START Information shown

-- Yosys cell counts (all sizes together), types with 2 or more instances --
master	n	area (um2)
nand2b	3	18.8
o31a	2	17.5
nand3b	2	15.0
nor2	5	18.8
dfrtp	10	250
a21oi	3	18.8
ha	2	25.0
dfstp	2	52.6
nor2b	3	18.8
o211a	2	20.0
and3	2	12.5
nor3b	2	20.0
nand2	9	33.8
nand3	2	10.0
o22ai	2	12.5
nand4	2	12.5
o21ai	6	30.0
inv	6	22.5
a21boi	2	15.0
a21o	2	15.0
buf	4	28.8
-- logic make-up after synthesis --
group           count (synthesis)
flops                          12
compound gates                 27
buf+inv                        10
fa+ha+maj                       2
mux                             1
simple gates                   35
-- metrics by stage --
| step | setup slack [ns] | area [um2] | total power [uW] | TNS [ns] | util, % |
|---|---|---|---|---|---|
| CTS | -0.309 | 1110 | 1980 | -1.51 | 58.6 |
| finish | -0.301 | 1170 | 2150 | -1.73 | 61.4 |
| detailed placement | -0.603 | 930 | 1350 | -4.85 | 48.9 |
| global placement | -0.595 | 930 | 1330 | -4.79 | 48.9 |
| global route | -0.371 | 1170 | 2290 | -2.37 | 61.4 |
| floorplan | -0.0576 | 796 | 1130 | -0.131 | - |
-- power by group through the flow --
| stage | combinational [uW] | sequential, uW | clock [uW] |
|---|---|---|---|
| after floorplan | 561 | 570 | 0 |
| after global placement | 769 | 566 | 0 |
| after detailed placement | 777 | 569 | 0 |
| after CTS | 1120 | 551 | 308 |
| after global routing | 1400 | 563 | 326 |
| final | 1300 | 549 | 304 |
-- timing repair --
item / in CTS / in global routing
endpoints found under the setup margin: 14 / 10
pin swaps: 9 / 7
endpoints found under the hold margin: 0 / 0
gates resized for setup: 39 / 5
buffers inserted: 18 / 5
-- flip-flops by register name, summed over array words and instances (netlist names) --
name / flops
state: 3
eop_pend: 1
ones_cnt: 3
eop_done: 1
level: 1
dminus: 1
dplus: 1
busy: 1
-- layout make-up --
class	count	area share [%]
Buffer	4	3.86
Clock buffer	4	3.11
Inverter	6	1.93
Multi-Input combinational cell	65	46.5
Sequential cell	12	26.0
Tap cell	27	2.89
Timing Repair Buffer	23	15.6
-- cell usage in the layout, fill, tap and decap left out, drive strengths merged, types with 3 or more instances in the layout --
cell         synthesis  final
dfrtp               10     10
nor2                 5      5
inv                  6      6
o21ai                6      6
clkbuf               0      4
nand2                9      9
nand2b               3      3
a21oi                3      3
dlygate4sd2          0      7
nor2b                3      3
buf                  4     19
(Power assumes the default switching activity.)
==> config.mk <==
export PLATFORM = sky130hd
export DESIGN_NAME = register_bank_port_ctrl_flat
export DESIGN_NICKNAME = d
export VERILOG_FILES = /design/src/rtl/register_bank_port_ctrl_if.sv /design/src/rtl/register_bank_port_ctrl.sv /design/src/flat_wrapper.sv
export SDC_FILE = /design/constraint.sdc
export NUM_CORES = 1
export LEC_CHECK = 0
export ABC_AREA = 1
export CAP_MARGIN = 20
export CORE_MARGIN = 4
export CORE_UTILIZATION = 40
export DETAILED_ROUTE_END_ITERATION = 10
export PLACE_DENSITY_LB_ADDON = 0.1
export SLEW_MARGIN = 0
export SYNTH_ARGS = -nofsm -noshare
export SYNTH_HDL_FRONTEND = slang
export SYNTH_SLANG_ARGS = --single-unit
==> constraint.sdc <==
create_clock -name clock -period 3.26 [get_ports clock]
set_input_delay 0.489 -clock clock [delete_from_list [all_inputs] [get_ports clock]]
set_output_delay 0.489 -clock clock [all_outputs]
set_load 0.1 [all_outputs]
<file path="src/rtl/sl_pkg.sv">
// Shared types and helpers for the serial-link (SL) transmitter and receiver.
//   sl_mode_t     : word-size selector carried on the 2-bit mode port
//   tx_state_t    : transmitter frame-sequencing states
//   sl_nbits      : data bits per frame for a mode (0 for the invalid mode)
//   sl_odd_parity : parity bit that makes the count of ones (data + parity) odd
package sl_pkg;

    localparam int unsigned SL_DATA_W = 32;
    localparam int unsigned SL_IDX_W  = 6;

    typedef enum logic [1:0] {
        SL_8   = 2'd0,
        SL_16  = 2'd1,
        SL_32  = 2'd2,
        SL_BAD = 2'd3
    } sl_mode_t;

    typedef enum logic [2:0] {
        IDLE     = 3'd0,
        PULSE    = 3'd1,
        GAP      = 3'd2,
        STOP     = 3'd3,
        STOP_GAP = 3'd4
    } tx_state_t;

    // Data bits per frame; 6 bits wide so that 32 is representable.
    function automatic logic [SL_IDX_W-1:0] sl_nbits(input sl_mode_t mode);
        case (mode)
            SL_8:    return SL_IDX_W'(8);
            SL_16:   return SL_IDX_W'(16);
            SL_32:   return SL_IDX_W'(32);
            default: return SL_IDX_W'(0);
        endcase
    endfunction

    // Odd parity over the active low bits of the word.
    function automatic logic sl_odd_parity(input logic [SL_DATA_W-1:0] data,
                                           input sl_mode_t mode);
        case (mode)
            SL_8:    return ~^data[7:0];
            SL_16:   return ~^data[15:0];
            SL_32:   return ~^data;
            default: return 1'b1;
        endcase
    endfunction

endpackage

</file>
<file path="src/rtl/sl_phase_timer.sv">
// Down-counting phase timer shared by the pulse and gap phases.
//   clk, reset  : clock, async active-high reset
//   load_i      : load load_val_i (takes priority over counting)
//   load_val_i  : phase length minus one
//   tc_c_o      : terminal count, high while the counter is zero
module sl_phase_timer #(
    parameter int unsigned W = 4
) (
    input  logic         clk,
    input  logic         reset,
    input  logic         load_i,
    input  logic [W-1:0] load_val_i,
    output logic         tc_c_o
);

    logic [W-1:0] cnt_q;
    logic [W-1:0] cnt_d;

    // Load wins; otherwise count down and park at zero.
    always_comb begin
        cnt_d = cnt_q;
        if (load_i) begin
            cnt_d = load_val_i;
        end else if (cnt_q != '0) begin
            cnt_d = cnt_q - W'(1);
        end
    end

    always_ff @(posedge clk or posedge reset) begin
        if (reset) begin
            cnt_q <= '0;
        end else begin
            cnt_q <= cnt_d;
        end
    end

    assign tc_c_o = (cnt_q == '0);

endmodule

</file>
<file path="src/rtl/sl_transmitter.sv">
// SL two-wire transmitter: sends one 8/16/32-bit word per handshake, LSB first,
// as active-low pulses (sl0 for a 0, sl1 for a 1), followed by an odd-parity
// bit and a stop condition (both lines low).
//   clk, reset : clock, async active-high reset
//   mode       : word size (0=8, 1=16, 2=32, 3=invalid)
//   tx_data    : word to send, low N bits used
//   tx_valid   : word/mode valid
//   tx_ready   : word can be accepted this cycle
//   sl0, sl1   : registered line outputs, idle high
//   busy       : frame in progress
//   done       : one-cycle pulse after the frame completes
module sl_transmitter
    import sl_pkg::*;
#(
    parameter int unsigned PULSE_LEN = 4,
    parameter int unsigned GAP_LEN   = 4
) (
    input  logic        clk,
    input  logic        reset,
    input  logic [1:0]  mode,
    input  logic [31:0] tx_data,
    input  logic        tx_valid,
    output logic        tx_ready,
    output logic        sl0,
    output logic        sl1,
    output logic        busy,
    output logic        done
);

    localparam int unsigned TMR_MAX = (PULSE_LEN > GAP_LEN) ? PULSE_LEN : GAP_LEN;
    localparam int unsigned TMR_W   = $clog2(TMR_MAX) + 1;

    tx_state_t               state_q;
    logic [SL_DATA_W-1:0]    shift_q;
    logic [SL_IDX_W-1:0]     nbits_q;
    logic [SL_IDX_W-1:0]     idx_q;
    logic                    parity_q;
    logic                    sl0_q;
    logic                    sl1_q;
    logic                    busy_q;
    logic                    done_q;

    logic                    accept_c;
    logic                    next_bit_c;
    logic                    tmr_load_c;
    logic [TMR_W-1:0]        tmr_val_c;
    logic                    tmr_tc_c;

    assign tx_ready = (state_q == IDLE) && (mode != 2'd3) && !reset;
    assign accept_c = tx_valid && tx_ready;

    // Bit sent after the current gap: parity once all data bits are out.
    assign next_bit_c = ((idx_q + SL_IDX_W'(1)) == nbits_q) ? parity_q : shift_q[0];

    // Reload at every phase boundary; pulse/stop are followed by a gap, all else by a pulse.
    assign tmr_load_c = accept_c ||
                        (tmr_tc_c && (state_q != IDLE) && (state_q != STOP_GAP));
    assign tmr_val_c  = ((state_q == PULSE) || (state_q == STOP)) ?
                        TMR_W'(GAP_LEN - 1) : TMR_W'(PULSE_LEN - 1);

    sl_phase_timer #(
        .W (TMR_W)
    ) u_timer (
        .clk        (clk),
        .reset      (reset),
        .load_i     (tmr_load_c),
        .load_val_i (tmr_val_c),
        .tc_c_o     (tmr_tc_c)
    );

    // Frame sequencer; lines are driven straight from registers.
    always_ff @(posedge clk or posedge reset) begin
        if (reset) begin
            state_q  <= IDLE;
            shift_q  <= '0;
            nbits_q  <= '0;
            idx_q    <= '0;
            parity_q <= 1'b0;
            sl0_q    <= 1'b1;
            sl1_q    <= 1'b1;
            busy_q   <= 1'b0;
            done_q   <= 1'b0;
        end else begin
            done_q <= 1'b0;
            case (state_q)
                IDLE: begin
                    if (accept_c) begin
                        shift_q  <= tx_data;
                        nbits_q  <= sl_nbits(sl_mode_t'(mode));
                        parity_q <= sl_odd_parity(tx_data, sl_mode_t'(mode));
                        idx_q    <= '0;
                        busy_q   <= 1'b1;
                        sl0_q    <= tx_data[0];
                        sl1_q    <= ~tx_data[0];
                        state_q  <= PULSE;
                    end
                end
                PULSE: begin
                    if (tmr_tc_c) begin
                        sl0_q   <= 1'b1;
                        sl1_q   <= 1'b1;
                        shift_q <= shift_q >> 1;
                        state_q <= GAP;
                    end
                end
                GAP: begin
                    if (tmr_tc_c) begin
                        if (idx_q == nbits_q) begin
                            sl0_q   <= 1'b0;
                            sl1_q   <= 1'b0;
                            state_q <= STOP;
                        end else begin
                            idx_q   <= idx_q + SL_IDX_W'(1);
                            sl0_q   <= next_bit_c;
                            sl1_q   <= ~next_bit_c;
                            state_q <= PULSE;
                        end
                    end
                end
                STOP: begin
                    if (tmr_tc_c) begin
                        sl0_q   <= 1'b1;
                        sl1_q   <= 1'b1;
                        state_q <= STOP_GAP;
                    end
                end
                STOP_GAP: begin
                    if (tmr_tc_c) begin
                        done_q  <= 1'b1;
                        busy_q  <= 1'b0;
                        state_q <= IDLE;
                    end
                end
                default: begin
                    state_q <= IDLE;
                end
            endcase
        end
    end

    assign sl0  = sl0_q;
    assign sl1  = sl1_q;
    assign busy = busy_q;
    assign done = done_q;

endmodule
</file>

END Information shown

Task to carry out » Show the lines where the word "instances" appears in the entries.

Output of the exercise »
-- Yosys cell counts (all sizes together), types with 2 or more instances --
-- flip-flops by register name, summed over array words and instances (netlist names) --
-- cell usage in the layout, fill, tap and decap left out, drive strengths merged, types with 3 or more instances in the layout --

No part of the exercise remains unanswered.